GOAL OF THE EXERCISE - For each line of the data that includes the word "shown", copy the line.

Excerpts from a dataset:
Context: an optimization exercise on an open-source flow, tuned for a short achievable clock period and few clock cycles. The choices shown serve that exercise and are no tape-out recipe. In this exercise RTL edits were held to simulation tests only and were not proved equivalent to the original. No activity file was given, so power comes from the tool's default toggle rates.

==> run.sh <==
#!/bin/bash
# synth_recipe.tcl (not shown) runs the flow's synth.tcl, then flattens the netlist and writes it again
# the make line also repeats each setting of config.mk as NAME=value (left out here)
make -C /OpenROAD-flow-scripts/flow DESIGN_CONFIG=/design/flow/config.mk WORK_HOME=/design/flow/orfs CLKGATE_MAP_FILE= SYNTH_SCRIPT=/design/flow/synth_recipe.tcl finish
==> config.mk <==
export PLATFORM = sky130hd
export DESIGN_NAME = pipeline
export DESIGN_NICKNAME = pipeline
export VERILOG_FILES = /design/flow/design.v
export SDC_FILE = /design/flow/constraint.sdc
export NUM_CORES = 4
export LEC_CHECK = 0
export CAP_MARGIN = 20
export CORE_MARGIN = 2
export CORE_UTILIZATION = 40
export SETUP_SLACK_MARGIN = 4.6
export SLEW_MARGIN = 20
export TNS_END_PERCENT = 100
==> constraint.sdc <==
create_clock -name core_clock -period 9.0 [get_ports {clk}]
set_input_delay 1.8000 -clock core_clock [delete_from_list [all_inputs] [get_ports {clk}]]
set_output_delay 1.8000 -clock core_clock [all_outputs]
set_load 0.01 [all_outputs]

THE COMPLETED TASK -
Context: an optimization exercise on an open-source flow, tuned for a short achievable clock period and few clock cycles. The choices shown serve that exercise and are no tape-out recipe. In this exercise RTL edits were held to simulation tests only and were not proved equivalent to the original. No activity file was given, so power comes from the tool's default toggle rates.
# synth_recipe.tcl (not shown) runs the flow's synth.tcl, then flattens the netlist and writes it again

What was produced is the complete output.